_Your assignment_. Repeat nothing but the lines below running from the one containing "buf+inv: 3 / 440" to the one containing "6 | 0.0106 |". Keep both end lines.

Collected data
===== src/rtl/maa_pkg.sv =====
package maa_pkg;
    typedef enum logic [1:0] {
        SZ_BYTE = 2'b00,
        SZ_HALF = 2'b01,
        SZ_WORD = 2'b10,
        SZ_RSVD = 2'b11
    } acc_size_e;

    localparam int STAT_W = 8;
    localparam logic [STAT_W-1:0] CAUSE_ALIGN = 8'h24;
endpackage


===== src/rtl/maa_port_check.sv =====
module maa_port_check #(
    parameter int AW = 32
) (
    input  logic          vld,
    input  logic          wr,
    input  logic [1:0]    size,
    input  logic [AW-1:0] addr,
    output logic          rd_en,
    output logic          wr_en,
    output logic          fault
);
    import maa_pkg::*;

    logic mis;

    always_comb begin
        case (acc_size_e'(size))
            SZ_BYTE: mis = 1'b0;
            SZ_HALF: mis = addr[0];
            default: mis = |addr[1:0];
        endcase
        fault = vld & mis;
        rd_en = vld & ~wr & ~mis;
        wr_en = vld & wr & ~mis;
    end
endmodule


===== src/rtl/maa_fault_capture.sv =====
module maa_fault_capture #(
    parameter int AW = 32,
    parameter int NP = 2
) (
    input  logic                       clk,
    input  logic                       rst_n,
    input  logic [NP-1:0]              fault,
    input  logic [NP-1:0][AW-1:0]      addr,
    input  logic [AW-1:0]              insn_addr,
    input  logic                       exc_ret,
    output logic                       pend,
    output logic [maa_pkg::STAT_W-1:0] status,
    output logic [AW-1:0]              faddr,
    output logic [AW-1:0]              raddr
);
    import maa_pkg::*;

    typedef struct packed {
        logic              pend;
        logic [STAT_W-1:0] status;
        logic [AW-1:0]     faddr;
        logic [AW-1:0]     raddr;
    } cap_t;

    cap_t st_d, st_q;
    logic [AW-1:0] sel_addr_d;
    logic any_fault_d;

    always_comb begin
        sel_addr_d  = '0;
        any_fault_d = |fault;
        // lowest index has priority: walk downwards, last hit wins
        for (int i = NP - 1; i >= 0; i--) begin
            if (fault[i]) sel_addr_d = addr[i];
        end
        st_d = st_q;
        if (st_q.pend) begin
            if (exc_ret) st_d.pend = 1'b0;
        end else if (any_fault_d) begin
            st_d.pend   = 1'b1;
            st_d.status = CAUSE_ALIGN;
            st_d.faddr  = sel_addr_d;
            st_d.raddr  = insn_addr;
        end
    end

    always_ff @(posedge clk or negedge rst_n) begin
        if (!rst_n) st_q <= '0;
        else        st_q <= st_d;
    end

    assign pend   = st_q.pend;
    assign status = st_q.status;
    assign faddr  = st_q.faddr;
    assign raddr  = st_q.raddr;


    cause_on_raise_chk: assert property (@(posedge clk) disable iff (!rst_n)
        $rose(pend) |-> status == CAUSE_ALIGN);


    hold_regs_chk: assert property (@(posedge clk) disable iff (!rst_n)
        pend |=> $stable(faddr) && $stable(raddr) && $stable(status));


    pend_hold_chk: assert property (@(posedge clk) disable iff (!rst_n)
        pend && !exc_ret |=> pend);


    ret_capture_chk: assert property (@(posedge clk) disable iff (!rst_n)
        !pend && (|fault) |=> raddr == $past(insn_addr));
endmodule


===== src/rtl/misalign_exc_unit.sv =====
module misalign_exc_unit #(
    parameter int AW = 32
) (
    input  logic          clk,
    input  logic          rst_n,
    input  logic          p0_vld,
    input  logic          p0_wr,
    input  logic [1:0]    p0_size,
    input  logic [AW-1:0] p0_addr,
    input  logic          p1_vld,
    input  logic          p1_wr,
    input  logic [1:0]    p1_size,
    input  logic [AW-1:0] p1_addr,
    input  logic [AW-1:0] insn_addr,
    input  logic          exc_ret,
    output logic          p0_rd_en,
    output logic          p0_wr_en,
    output logic          p1_rd_en,
    output logic          p1_wr_en,
    output logic          exc_req,
    output logic [7:0]    exc_status,
    output logic [AW-1:0] fault_addr,
    output logic [AW-1:0] ret_addr
);
    import maa_pkg::*;

    localparam int NP = 2;

    logic [NP-1:0]         vld_v, wr_v, rd_en_v, wr_en_v, fault_v;
    logic [NP-1:0][1:0]    size_v;
    logic [NP-1:0][AW-1:0] addr_v;

    assign vld_v  = {p1_vld, p0_vld};
    assign wr_v   = {p1_wr, p0_wr};
    assign size_v = {p1_size, p0_size};
    assign addr_v = {p1_addr, p0_addr};

    for (genvar g = 0; g < NP; g++) begin : g_port
        maa_port_check #(.AW(AW)) u_chk (
            .vld   (vld_v[g]),
            .wr    (wr_v[g]),
            .size  (size_v[g]),
            .addr  (addr_v[g]),
            .rd_en (rd_en_v[g]),
            .wr_en (wr_en_v[g]),
            .fault (fault_v[g])
        );
    end

    assign p0_rd_en = rd_en_v[0];
    assign p0_wr_en = wr_en_v[0];
    assign p1_rd_en = rd_en_v[1];
    assign p1_wr_en = wr_en_v[1];

    maa_fault_capture #(.AW(AW), .NP(NP)) u_cap (
        .clk       (clk),
        .rst_n     (rst_n),
        .fault     (fault_v),
        .addr      (addr_v),
        .insn_addr (insn_addr),
        .exc_ret   (exc_ret),
        .pend      (exc_req),
        .status    (exc_status),
        .faddr     (fault_addr),
        .raddr     (ret_addr)
    );


    half_block_chk: assert property (@(posedge clk) disable iff (!rst_n)
        p0_vld && p0_size == 2'b01 && p0_addr[0] |-> !p0_rd_en && !p0_wr_en);


    byte_pass_chk: assert property (@(posedge clk) disable iff (!rst_n)
        p0_vld && p0_size == 2'b00 && !p0_wr |-> p0_rd_en);


    both_pick_p0_chk: assert property (@(posedge clk) disable iff (!rst_n)
        !exc_req && p0_vld && p0_size == 2'b10 && (|p0_addr[1:0])
        |=> exc_req && fault_addr == $past(p0_addr));
endmodule


===== config.mk =====
export PLATFORM = sky130hd
export DESIGN_NAME = misalign_exc_unit
export DESIGN_NICKNAME = d
export VERILOG_FILES = /design/src/rtl/maa_pkg.sv /design/src/rtl/maa_port_check.sv /design/src/rtl/maa_fault_capture.sv /design/src/rtl/misalign_exc_unit.sv
export SDC_FILE = /design/constraint.sdc
export NUM_CORES = 1
export LEC_CHECK = 0
export ABC_AREA = 1
export BUFFER_PORTS_ARGS = -buffer_cell sky130_fd_sc_hd__buf_2
export CAP_MARGIN = 20
export CORE_ASPECT_RATIO = 1.75
export CORE_MARGIN = 2
export CORE_UTILIZATION = 41
export CTS_BUF_LIST = sky130_fd_sc_hd__clkbuf_4
export DETAILED_ROUTE_END_ITERATION = 10
export PLACE_DENSITY = 0.89
export SYNTH_ARGS = -nofsm -noshare
export SYNTH_HDL_FRONTEND = slang
export SYNTH_HIERARCHICAL = 1
export SYNTH_SLANG_ARGS = --single-unit

===== constraint.sdc =====
create_clock -name clk -period 0.9 [get_ports clk]
set_input_delay 0.135 -clock clk [delete_from_list [all_inputs] [get_ports clk]]
set_output_delay 0.135 -clock clk [all_outputs]
set_load 0.01 [all_outputs]

## After elaboration in Yosys (flattened, before gate mapping)

Index checks and enable logic that the tools add are counted.

| storage, ports and cells | value |
|---|---|
| register bits after elaboration | 66 |
| bits of input ports | 107 |
| output and inout bits | 77 |

| cells by class | value |
|---|---|
| eq/ne operators | 2 |
| mux-type cells | 7 |
| bitwise operators | 15 |
| reductions and logical operators | 6 |

Operators by type and width:

| kind | number |
|---|---|
| $mux W73 | 1 |
| $mux W32 | 2 |
| $and A1 B1 Y1 | 10 |
| $reduce_or A2 Y1 | 3 |
| $not A1 Y1 | 5 |
| $eq A2 B1 Y1 const B | 2 |
| $logic_not A2 Y1 | 2 |
| $pmux W1 S2 | 2 |
| $mux W1 | 2 |
| $reduce_and A2 Y1 | 1 |

## Logic depth before layout (Yosys ltp)

| logic depth | value |
|---|---|
| word-level depth | 7 |
| gate-level depth with buffers | 11 |

## Modules after synthesis

Netlist, hierarchy kept.

By module, submodules not included:

| module | instances | cells each | area an instance (um2) | seq. area each (um2) |
|---|---|---|---|---|
| maa_fault_capture | 1 | 394 | 3070.4 | 1651.6 |
| maa_port_check | 2 | 14 | 65.1 | 0.0 |

## Least setup slack after synthesis

OpenSTA, ideal clock, no wires.

| path | value |
|---|---|
| kind | input to register |
| start | input port p1_addr[1] |
| end | register u_cap.st_q (netlist bit u_cap/faddr[15]) |
| arrival time | 994 ps |
| slack | -210 ps |
| cell stages on the path | 11 |
| cell sequence | nand2_1 > nand2_2 > nand2_2 > nor2_2 > buf_4 > nor2_1 > nor2_2 > buf_6 > buf_6 > nand2_1 > nand2_1 |

| between the ends | value |
|---|---|
| word-level cells in the longest chain between the ends | 5 |
| elaborated cells on any way between the ends | 7 |
| those cells by class | mux (3); bitwise (1); reduce/logical (3) |

RTL lines:

| item | RTL line | source |
|---|---|---|
| from (decl) | misalign_exc_unit.sv:13 | `input logic [AW-1:0] p1_addr,` |
| $reduce_or A2 Y1 (*) | maa_port_check.sv:20 | `default: mis = \|addr[1:0];` |
| $pmux W1 S2 (*) | maa_port_check.sv:17 | `case (acc_size_e'(size))` |
| $and A1 B1 Y1 (*) | maa_port_check.sv:22 | `fault = vld & mis;` |
| net fault_v[1] | misalign_exc_unit.sv:29 | `logic [NP-1:0] vld_v, wr_v, rd_en_v, wr_en_v, fault_v;` |
| $mux W32 / $reduce_or A2 Y1 (equally long branches) | maa_fault_capture.sv:34, maa_fault_capture.sv:31 |  |
| $mux W32 / $reduce_and A2 Y1 (equally long branches) | n/a |  |
| to (signal assigned) | maa_fault_capture.sv:49 | `else st_q <= st_d;` |
| to (decl) | maa_fault_capture.sv:25 | `cap_t st_d, st_q;` |

Mark *: on every way through the listed nets, which the timed path passes. The rest lies on a longest branch.
A chain may end at the register's enable or synchronous reset.

## Worst setup path after layout

| path | value |
|---|---|
| start | register u_cap.st_q (netlist bit u_cap/pend) |
| end | register u_cap.st_q (netlist bit u_cap/raddr[31]) |

| between the ends | value |
|---|---|
| word-level cells in the longest chain between the ends | 2 |

RTL lines:

| item |
|---|
| $not A1 Y1 (no source line) |
| $reduce_and A2 Y1 (no source line) |

Every way passes these cells.

==> metrics.csv <==
stage;metric;value;unit
synthesis;synth_top_area_cell;dfrtp_1;
worst_setup_path;crit_type;flip-flop to flip-flop;
run;cap_violations;0;
worst_setup_path;cp_common_cell;nand2_1;
sta;setup_violations;133;
cells_and_area;nets;795;
pwr;ir_drop;1.42;mV
place;dp_slack;-505;ps
sta;hold_viol;0;
floorplan;die_w;70.8;um
floorplan;rows;42;
pwr;p_leak;0.00324;uW
sta;max_freq;851;MHz
routing;drt_iter0_markers;317;
sta;rsz0062_at_grt;true;
global_route;antenna_found_initial;1;
synthesis;synth.distinct_cells;16;
worst_setup_path;crit_fanout;9;
synthesis;synth_area;3200;um2
status;failed_checks;DRC, setup timing;
synthesis;yosysWarningCount;6;
sta;tns;-26150;ps
floorplan;coreArea;7570;um2
routing;drt_wl_total;12700;um
floorplan;start_util;0.423;
cts;cts_tree;built;
worst_setup_path;max_stage_delay;430;ps
synthesis;ys_ff_latch;66;
sta;post-route-period-util;1.31;
pwr;powerDensity;1960;nW/um2
cells_and_area;drive_gt1_frac;0.436;
place;placed_cell_area;4210;um2
cts;path_clk_slew;120;ps
routing;route.vias.total;3908;
cells_and_area;syn2layout_area_growth;68.7;%
worst_setup_path;worst_setup_path_end_kind;flip-flop;
cts;cts_max_path_buffers;2;
place;hpwl;6660;um
worst_setup_path;start_kind;flip-flop;
synthesis;syn_inst;422;
cts;clk_latency;410;ps
routing;drc;2;
place;place_congestion;0.896;
routing;ant_nets;0;
synthesis;yosys-top-cells-area;dfrtp_1, nand2_1, nand3_1, buf_6, buf_4;
routing;routedWlPerCell;16.3;um
cts;cts.sinks;66;
routing;drt-pass1-iter-count;8;
global_route;grt_overflow;0;
sta;fin_hold_ws;27.8;ps
cts;cts-root-buf;clkbuf_4;
sta;fin_ws;-276;ps
worst_setup_path;slowest_stage;dfrtp_1;
cts;cts_buffers;9;
floorplan;die-height;121;um
cts;htreeDepth;3;
global_route;grt_usage;0.253;
synthesis;seq_area_frac_synth;0.516;
sta;min_period;1180;ps
synthesis;synth_top_area_frac;0.516;
place;io_buffers;177;
floorplan;pin_count;184;
worst_setup_path;crit_arrival;1520;ps
routing;vias_per_cell;5.01;
synthesis;avgSynthCellArea;7.58;um2
global_route;grt_pass1_vias;3780;
global_route;grt_max_degree;67;
min_path;hp-class;input pin to flip-flop;
floorplan;die_area;8560;um2
sta;finClkSkew;20.8;ps
worst_setup_path;r2r_setup_slack;-280;ps
worst_setup_path;cp.required;1250;ps
worst_setup_path;path_cells;buf_6 > nor2_4 > buf_4 > clkbuf_16 > nand2_1 > nand2_1;
cells_and_area;fin_area;5400;um2
status;status;finished with violations;
sta;slew_viol_final;0;
global_route;grt_pass1_wl;16900;um
per-stage QoR:
step	util	std cells	power [uW]
6_report	0.713	780	10600
4_1_cts	0.648	745	9540
5_1_grt	0.713	780	11200
3_3_place_gp	0.557	680	7090
2_1_floorplan	-	427	5780
3_5_place_dp	0.557	680	7200
per-layer routing:
metal  share of wire  GRT usage  up-vias
li1                -          -     1802
met1            0.33      0.257     1801
met2            0.55      0.460      239
met3           0.065     0.0473       66
met4           0.056      0.169        0
met5               0          0        -
what timing repair did:
action | in CTS | in global routing
hold buffers | 36 | 0
gates resized for setup | 11 | 57
endpoints found under the hold margin | 101 | 0
pin swaps | 0 | 13
buffers inserted | 13 | 32
cloned | 2 | 5
endpoints found under the setup margin | 133 | 137
report_power, final:
part	leakage, uW	internal (uW)	total (uW)	switching [uW]
Combinational	0.00234	2330	4600	2270
Clock	0.0000665	792	1820	1030
Sequential	0.000840	3720	4170	446
Total	0.00324	6840	10600	3740
cells in the mapped netlist, drive strengths merged:
cell type / n
clkbuf: 3
dfrtp: 66
a21oi: 4
inv: 12
conb: 1
or2: 1
nor2: 4
nand3: 32
nand2: 268
o21ai: 2
buf: 29
sequential cells by signal, summed over array words and instances, names as in the netlist:
| register | cells |
|---|---|
| u_cap/faddr | 32 |
| u_cap/raddr | 32 |
| u_cap/pend | 1 |
| u_cap/status | 1 |
layout by cell type (no fill, tap or decap), types with 5 or more instances in the layout:
cell type,synthesis,routed
inv_1,12,7
conb_1,1,6
nand3_1,32,32
buf_4,10,49
dlygate4sd3_1,0,36
buf_2,7,159
buf_12,0,6
nand2_1,262,240
clkbuf_4,0,9
buf_6,12,26
nand2_4,0,9
nand2_2,6,19
dfrtp_1,66,66
inv_2,0,5
final timing paths:
check	end	cells past startpoint	start
min in group asynchronous	u_cap/faddr[25]	3	rst_n
worst max-delay path	u_cap/raddr[31]	6	u_cap/pend
worst max register to register	u_cap/raddr[31]	6	u_cap/pend
max in group asynchronous	u_cap/faddr[29]	3	rst_n
worst min register to register	u_cap/faddr[15]	2	u_cap/faddr[15]
worst min-delay path	u_cap/faddr[22]	5	p0_addr[22]
worst max-delay path, delay by kind of cell (launching register included):
family / cells / cell delay, ps
simple gates: 3 / 260
buf+inv: 3 / 440
flops: 1 / 430
logic make-up (layout without fill, tap and decap cells):
| family | count (synthesis) | count (layout) | share of synthesized area |
|---|---|---|---|
| flops | 66 | 66 | 0.516 |
| buf+inv | 44 | 308 | 0.0942 |
| other cells | 1 | 7 | 0.00117 |
| simple gates | 305 | 305 | 0.378 |
| compound gates | 6 | 6 | 0.0106 |
layout make-up:
class / count / area, um2
antenna: 1 / 2.50
sequential: 66 / 1650
fill: 539 / 2170
inverter: 12 / 45.0
tap: 88 / 110
multi-input combinational: 317 / 1410
clock buffer: 9 / 67.6
clock inverter: 5 / 47.5
timing repair buffer: 282 / 2070
No activity file was read; power rests on OpenSTA's default activity.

_Reply to the exercise_.
buf+inv: 3 / 440
flops: 1 / 430
logic make-up (layout without fill, tap and decap cells):
| family | count (synthesis) | count (layout) | share of synthesized area |
|---|---|---|---|
| flops | 66 | 66 | 0.516 |
| buf+inv | 44 | 308 | 0.0942 |
| other cells | 1 | 7 | 0.00117 |
| simple gates | 305 | 305 | 0.378 |
| compound gates | 6 | 6 | 0.0106 |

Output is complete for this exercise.